Fig. 2: Chimeric AGO2 eCLIP and transcriptomics identify let-7 targetome in AT2 cells.

a Schematic of experimental design for AGO2-eCLIP+let-7 analysis after bleomycin treatment. b Fractional representation of let-7:mRNA chimeric reads of let-7 members. c The let-7 binding motif is highly enriched by HOMER. d Total number of genes with let-7:mRNA chimeric peaks. e Sylamer shows overrepresentation of let-7 binding motifs in let-7afd^−/− AT2 cells. f Venn Diagram shows gene totals of let-7 AT2 cell targetome. g Heatmaps show relative expression of significantly upregulated and validated let-7 gene targets in let-7afd^−/− vs control Sftpc-tdT⁺ AT2 cells (n = 3 samples per group) or AT2 organoids (n = 2 mice per group) by bulk RNA-seq. Adjusted p value < 0.05 vs controls using a two-sided Wald test and BH correction. h KEGG pathway enrichment analysis for the let-7 targetome was computed with a one-sided hypergeometric test and FDR correction via Enrichr⁵⁹. i ChIP-Seq regulatory network analysis indicates significant TF footprints of hub targets of let-7 in let-7afd^−/− Sftpc-tdT⁺ cells and organoids. A two-tailed hypergeometric test was used as previously described⁶¹. j Functional pathway and protein interactome network shows significant connectivity of let-7 hub targets. TFs (blue), enzymes (orange). Network q value was calculated with EnrichmentMap in Cytoscape. k Schematic alignments of let-7 “seed” region with target mRNA sequences in mice and humans. l UCSC genome browser tracks from AGO2-eCLIP+let-7 indicates binding of let-7 to targets. Purple triangles indicate let-7 motifs. White asterisks indicate aligned site in (k). m QPCR analysis for indicated let-7 targets in let-7afd^−/− vs control Sftpc-tdT⁺ AT2 cells 14-days post-iTAM (samples per group: n = 3, Ezh2; n = 4, Bach1; n = 4 Myc). Data are mean ± s.e.m.

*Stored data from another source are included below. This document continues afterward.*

File: src/rtl/vector_inner_product.sv
// Inner product of two p-element vectors. Both vectors are captured together
// on a strobe handshake, then one element pair is accumulated per clock.
// The result is held with a strobe until the consumer acknowledges it.
module vector_inner_product
  import vip_pkg::*;
#(
  parameter  int p          = 16,
  localparam int word_width = WORD_WIDTH
) (
  input  logic                      clk,
  input  logic                      rst,
  input  logic [0:p*word_width-1]   vip_row,
  input  logic                      vip_row_stb,
  output logic                      vip_row_ack,
  input  logic [0:p*word_width-1]   vip_column,
  input  logic                      vip_column_stb,
  output logic                      vip_column_ack,
  output logic [0:word_width-1]     vip_result,
  output logic                      vip_result_stb,
  input  logic                      vip_result_ack
);

  // Index width is at least one bit so p=1 still has a legal counter.
  localparam int               IDX_W    = (p > 1) ? $clog2(p) : 1;
  localparam logic [IDX_W-1:0] LAST_IDX = IDX_W'(p - 1);

  vip_state_e                state_q, state_d;
  logic [IDX_W-1:0]          idx_q, idx_d;
  logic [word_width-1:0]     acc_q, acc_d;
  logic [0:p*word_width-1]   row_q, row_d;
  logic [0:p*word_width-1]   col_q, col_d;
  logic                      ack_q, ack_d;
  logic [word_width-1:0]     result_q, result_d;
  logic                      result_stb_q, result_stb_d;

  logic [word_width-1:0]     row_elem_s;
  logic [word_width-1:0]     col_elem_s;
  logic [word_width-1:0]     mac_sum_s;

  // Select the current element pair from the captured vectors.
  always_comb begin
    row_elem_s = row_q[int'(idx_q)*word_width +: word_width];
    col_elem_s = col_q[int'(idx_q)*word_width +: word_width];
  end

  vip_mac u_mac (
    .acc_i (acc_q),
    .a_i   (row_elem_s),
    .b_i   (col_elem_s),
    .sum_o (mac_sum_s)
  );

  // Next-state and datapath control; every register holds unless updated.
  always_comb begin
    state_d      = state_q;
    idx_d        = idx_q;
    acc_d        = acc_q;
    row_d        = row_q;
    col_d        = col_q;
    ack_d        = 1'b0;
    result_d     = result_q;
    result_stb_d = result_stb_q;

    case (state_q)
      IDLE: begin
        // Capture only when both vectors are offered in the same cycle.
        if (vip_row_stb && vip_column_stb) begin
          row_d   = vip_row;
          col_d   = vip_column;
          acc_d   = {word_width{1'b0}};
          idx_d   = {IDX_W{1'b0}};
          ack_d   = 1'b1;
          state_d = CALC;
        end else begin
          state_d = IDLE;
        end
      end

      CALC: begin
        acc_d = mac_sum_s;
        if (idx_q == LAST_IDX) begin
          result_d     = mac_sum_s;
          result_stb_d = 1'b1;
          idx_d        = {IDX_W{1'b0}};
          state_d      = DONE;
        end else begin
          idx_d   = idx_q + IDX_W'(1);
          state_d = CALC;
        end
      end

      DONE: begin
        // Capture is deliberately not allowed on the release edge.
        if (vip_result_ack) begin
          result_stb_d = 1'b0;
          state_d      = IDLE;
        end else begin
          state_d = DONE;
        end
      end

      default: begin
        result_stb_d = 1'b0;
        state_d      = IDLE;
      end
    endcase
  end

  // State and datapath registers with synchronous reset.
  always_ff @(posedge clk) begin
    if (rst) begin
      state_q      <= IDLE;
      idx_q        <= {IDX_W{1'b0}};
      acc_q        <= {word_width{1'b0}};
      row_q        <= {(p*word_width){1'b0}};
      col_q        <= {(p*word_width){1'b0}};
      ack_q        <= 1'b0;
      result_q     <= {word_width{1'b0}};
      result_stb_q <= 1'b0;
    end else begin
      state_q      <= state_d;
      idx_q        <= idx_d;
      acc_q        <= acc_d;
      row_q        <= row_d;
      col_q        <= col_d;
      ack_q        <= ack_d;
      result_q     <= result_d;
      result_stb_q <= result_stb_d;
    end
  end

  assign vip_row_ack    = ack_q;
  assign vip_column_ack = ack_q;
  assign vip_result     = result_q;
  assign vip_result_stb = result_stb_q;

endmodule : vector_inner_product
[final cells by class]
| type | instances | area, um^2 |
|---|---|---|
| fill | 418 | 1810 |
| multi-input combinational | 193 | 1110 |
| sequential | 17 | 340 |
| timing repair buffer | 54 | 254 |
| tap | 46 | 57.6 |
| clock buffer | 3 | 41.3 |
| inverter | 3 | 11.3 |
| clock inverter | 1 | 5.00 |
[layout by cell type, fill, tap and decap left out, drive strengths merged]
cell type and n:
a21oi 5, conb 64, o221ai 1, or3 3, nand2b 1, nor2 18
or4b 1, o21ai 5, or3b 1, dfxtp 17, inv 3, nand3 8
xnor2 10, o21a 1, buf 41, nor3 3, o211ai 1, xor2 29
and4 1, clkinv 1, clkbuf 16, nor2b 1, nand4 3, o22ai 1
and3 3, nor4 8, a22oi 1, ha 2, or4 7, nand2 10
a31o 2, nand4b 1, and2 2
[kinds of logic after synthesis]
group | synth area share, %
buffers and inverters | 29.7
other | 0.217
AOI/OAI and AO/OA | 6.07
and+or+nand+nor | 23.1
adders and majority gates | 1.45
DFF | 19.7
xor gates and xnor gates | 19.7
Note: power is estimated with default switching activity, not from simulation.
### src/rtl/mac_reg_pkg.sv
// Shared constants, state encoding and decode helper for the MAC register bus bridge.
package mac_reg_pkg;

   localparam int unsigned DATA_W   = 32;
   localparam int unsigned ADDR_W   = 32;
   localparam int unsigned OFF_W    = 5;
   localparam int unsigned NUM_REGS = 32;

   localparam logic [ADDR_W-1:0] BASE_ADDR = 32'hFFFF_FA40;
   localparam logic [ADDR_W-1:0] LAST_ADDR = BASE_ADDR + ADDR_W'(NUM_REGS) - 32'd1;

   // Readable offsets: 0x00, 0x01 and the result block 0x12..0x1F
   localparam logic [OFF_W-1:0] RD_LO0   = 5'h00;
   localparam logic [OFF_W-1:0] RD_LO1   = 5'h01;
   localparam logic [OFF_W-1:0] RD_HI_LO = 5'h12;
   localparam logic [OFF_W-1:0] RD_HI_HI = 5'h1F;

   typedef enum logic [1:0] {
      IDLE = 2'd0,
      EXEC = 2'd1,
      RESP = 2'd2
   } state_t;

   // Upper bound RD_HI_HI is the largest 5-bit offset, so only the lower bound is compared
   function automatic logic is_readable(input logic [OFF_W-1:0] off);
      return (off == RD_LO0) || (off == RD_LO1) || (off >= RD_HI_LO);
   endfunction

   // Result block is read-only when write protection is built in
   function automatic logic is_result_reg(input logic [OFF_W-1:0] off);
      return (off >= RD_HI_LO);
   endfunction

endpackage

### src/rtl/mac_addr_decode.sv
// Combinational window check and access permission decode for the register bridge.
// Optional feature macro: REG_WR_PROTECT_EN (rejects writes to result offsets 0x12..0x1F).
module mac_addr_decode
   import mac_reg_pkg::*;
(
   input  logic [ADDR_W-1:0] addr,
   input  logic              we,
   output logic              in_window,
   output logic [OFF_W-1:0]  offset,
   output logic              rd_ok,
   output logic              wr_ok
);

   // Full 32-bit compare so addresses near the top of the space cannot wrap into the window
   always_comb begin
      in_window = (addr >= BASE_ADDR) && (addr <= LAST_ADDR);
      offset    = OFF_W'(addr - BASE_ADDR);
      rd_ok     = in_window && !we && is_readable(offset);
`ifdef REG_WR_PROTECT_EN
      wr_ok     = in_window && we && !is_result_reg(offset);
`else
      wr_ok     = in_window && we;
`endif
   end

endmodule

### src/rtl/mac_reg_bus_bridge.sv
// Host-to-register-file bridge: IDLE -> EXEC -> RESP, ack two cycles after request acceptance.
// Optional feature macro: REG_WR_PROTECT_EN (write protection of result offsets, see mac_addr_decode).
module mac_reg_bus_bridge
   import mac_reg_pkg::*;
(
   input  logic              clk,
   input  logic              reset,
   input  logic              host_req,
   input  logic              host_we,
   input  logic [ADDR_W-1:0] host_addr,
   input  logic [DATA_W-1:0] host_wdata,
   output logic              host_busy,
   output logic              host_ack,
   output logic [DATA_W-1:0] host_rdata,
   output logic              host_err,
   output logic              rf_write,
   output logic [ADDR_W-1:0] rf_wr_addr,
   output logic [DATA_W-1:0] rf_wr_data,
   output logic [ADDR_W-1:0] rf_rd_addr,
   input  logic [DATA_W-1:0] rf_rd_data
);

   state_t            state_q, state_d;
   logic              busy_q, busy_d;
   logic              ack_q, ack_d;
   logic [DATA_W-1:0] rdata_q, rdata_d;
   logic              err_q, err_d;
   logic              rf_write_q, rf_write_d;
   logic [ADDR_W-1:0] rf_wr_addr_q, rf_wr_addr_d;
   logic [DATA_W-1:0] rf_wr_data_q, rf_wr_data_d;
   logic [ADDR_W-1:0] rf_rd_addr_q, rf_rd_addr_d;
   logic              rd_ok_q, rd_ok_d;
   logic              err_pend_q, err_pend_d;

   logic              dec_in_window;
   logic [OFF_W-1:0]  dec_offset;
   logic              dec_rd_ok;
   logic              dec_wr_ok;

   // Decode the request at acceptance so the register-file strobes are registered into EXEC
   mac_addr_decode u_decode (
      .addr      (host_addr),
      .we        (host_we),
      .in_window (dec_in_window),
      .offset    (dec_offset),
      .rd_ok     (dec_rd_ok),
      .wr_ok     (dec_wr_ok)
   );

   // Next-state and registered-output logic
   always_comb begin
      state_d      = state_q;
      busy_d       = busy_q;
      ack_d        = 1'b0;
      rdata_d      = '0;
      err_d        = 1'b0;
      rf_write_d   = 1'b0;
      rf_wr_addr_d = rf_wr_addr_q;
      rf_wr_data_d = rf_wr_data_q;
      rf_rd_addr_d = rf_rd_addr_q;
      rd_ok_d      = rd_ok_q;
      err_pend_d   = err_pend_q;

      case (state_q)
         IDLE: begin
            if (host_req) begin
               state_d    = EXEC;
               busy_d     = 1'b1;
               rd_ok_d    = dec_rd_ok;
               err_pend_d = host_we ? !dec_wr_ok : !dec_rd_ok;
               if (dec_wr_ok) begin
                  rf_write_d   = 1'b1;
                  rf_wr_addr_d = ADDR_W'(dec_offset);
                  rf_wr_data_d = host_wdata;
               end
               if (!host_we && dec_in_window) begin
                  rf_rd_addr_d = ADDR_W'(dec_offset);
               end
            end
         end
         EXEC: begin
            state_d = RESP;
            ack_d   = 1'b1;
            err_d   = err_pend_q;
            rdata_d = rd_ok_q ? rf_rd_data : '0;
         end
         RESP: begin
            state_d = IDLE;
            busy_d  = 1'b0;
         end
         default: begin
            state_d = IDLE;
            busy_d  = 1'b0;
         end
      endcase
   end

   // State and output registers with synchronous reset
   always_ff @(posedge clk) begin
      if (reset) begin
         state_q      <= IDLE;
         busy_q       <= 1'b0;
         ack_q        <= 1'b0;
         rdata_q      <= '0;
         err_q        <= 1'b0;
         rf_write_q   <= 1'b0;
         rf_wr_addr_q <= '0;
         rf_wr_data_q <= '0;
         rf_rd_addr_q <= '0;
         rd_ok_q      <= 1'b0;
         err_pend_q   <= 1'b0;
      end else begin
         state_q      <= state_d;
         busy_q       <= busy_d;
         ack_q        <= ack_d;
         rdata_q      <= rdata_d;
         err_q        <= err_d;
         rf_write_q   <= rf_write_d;
         rf_wr_addr_q <= rf_wr_addr_d;
         rf_wr_data_q <= rf_wr_data_d;
         rf_rd_addr_q <= rf_rd_addr_d;
         rd_ok_q      <= rd_ok_d;
         err_pend_q   <= err_pend_d;
      end
   end

   assign host_busy  = busy_q;
   assign host_ack   = ack_q;
   assign host_rdata = rdata_q;
   assign host_err   = err_q;
   assign rf_write   = rf_write_q;
   assign rf_wr_addr = rf_wr_addr_q;
   assign rf_wr_data = rf_wr_data_q;
   assign rf_rd_addr = rf_rd_addr_q;

endmodule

P values by two-tailed unpaired Student’s t test. n Line plots show smoothed relative expression of hub genes across the ADI pseudotime trajectories after bleomycin injury in published dataset¹². Expression values were estimated by fitting a generalized additive model across pseudotime trajectory. o The expression pattern for 217 of 394 let-7 targets is based on inferred likelihood of detection. p Jaccard overlap scores were calculated between let-7 targetome and epithelial cells defined in GSE141259¹². Source data are provided as a Source Data file.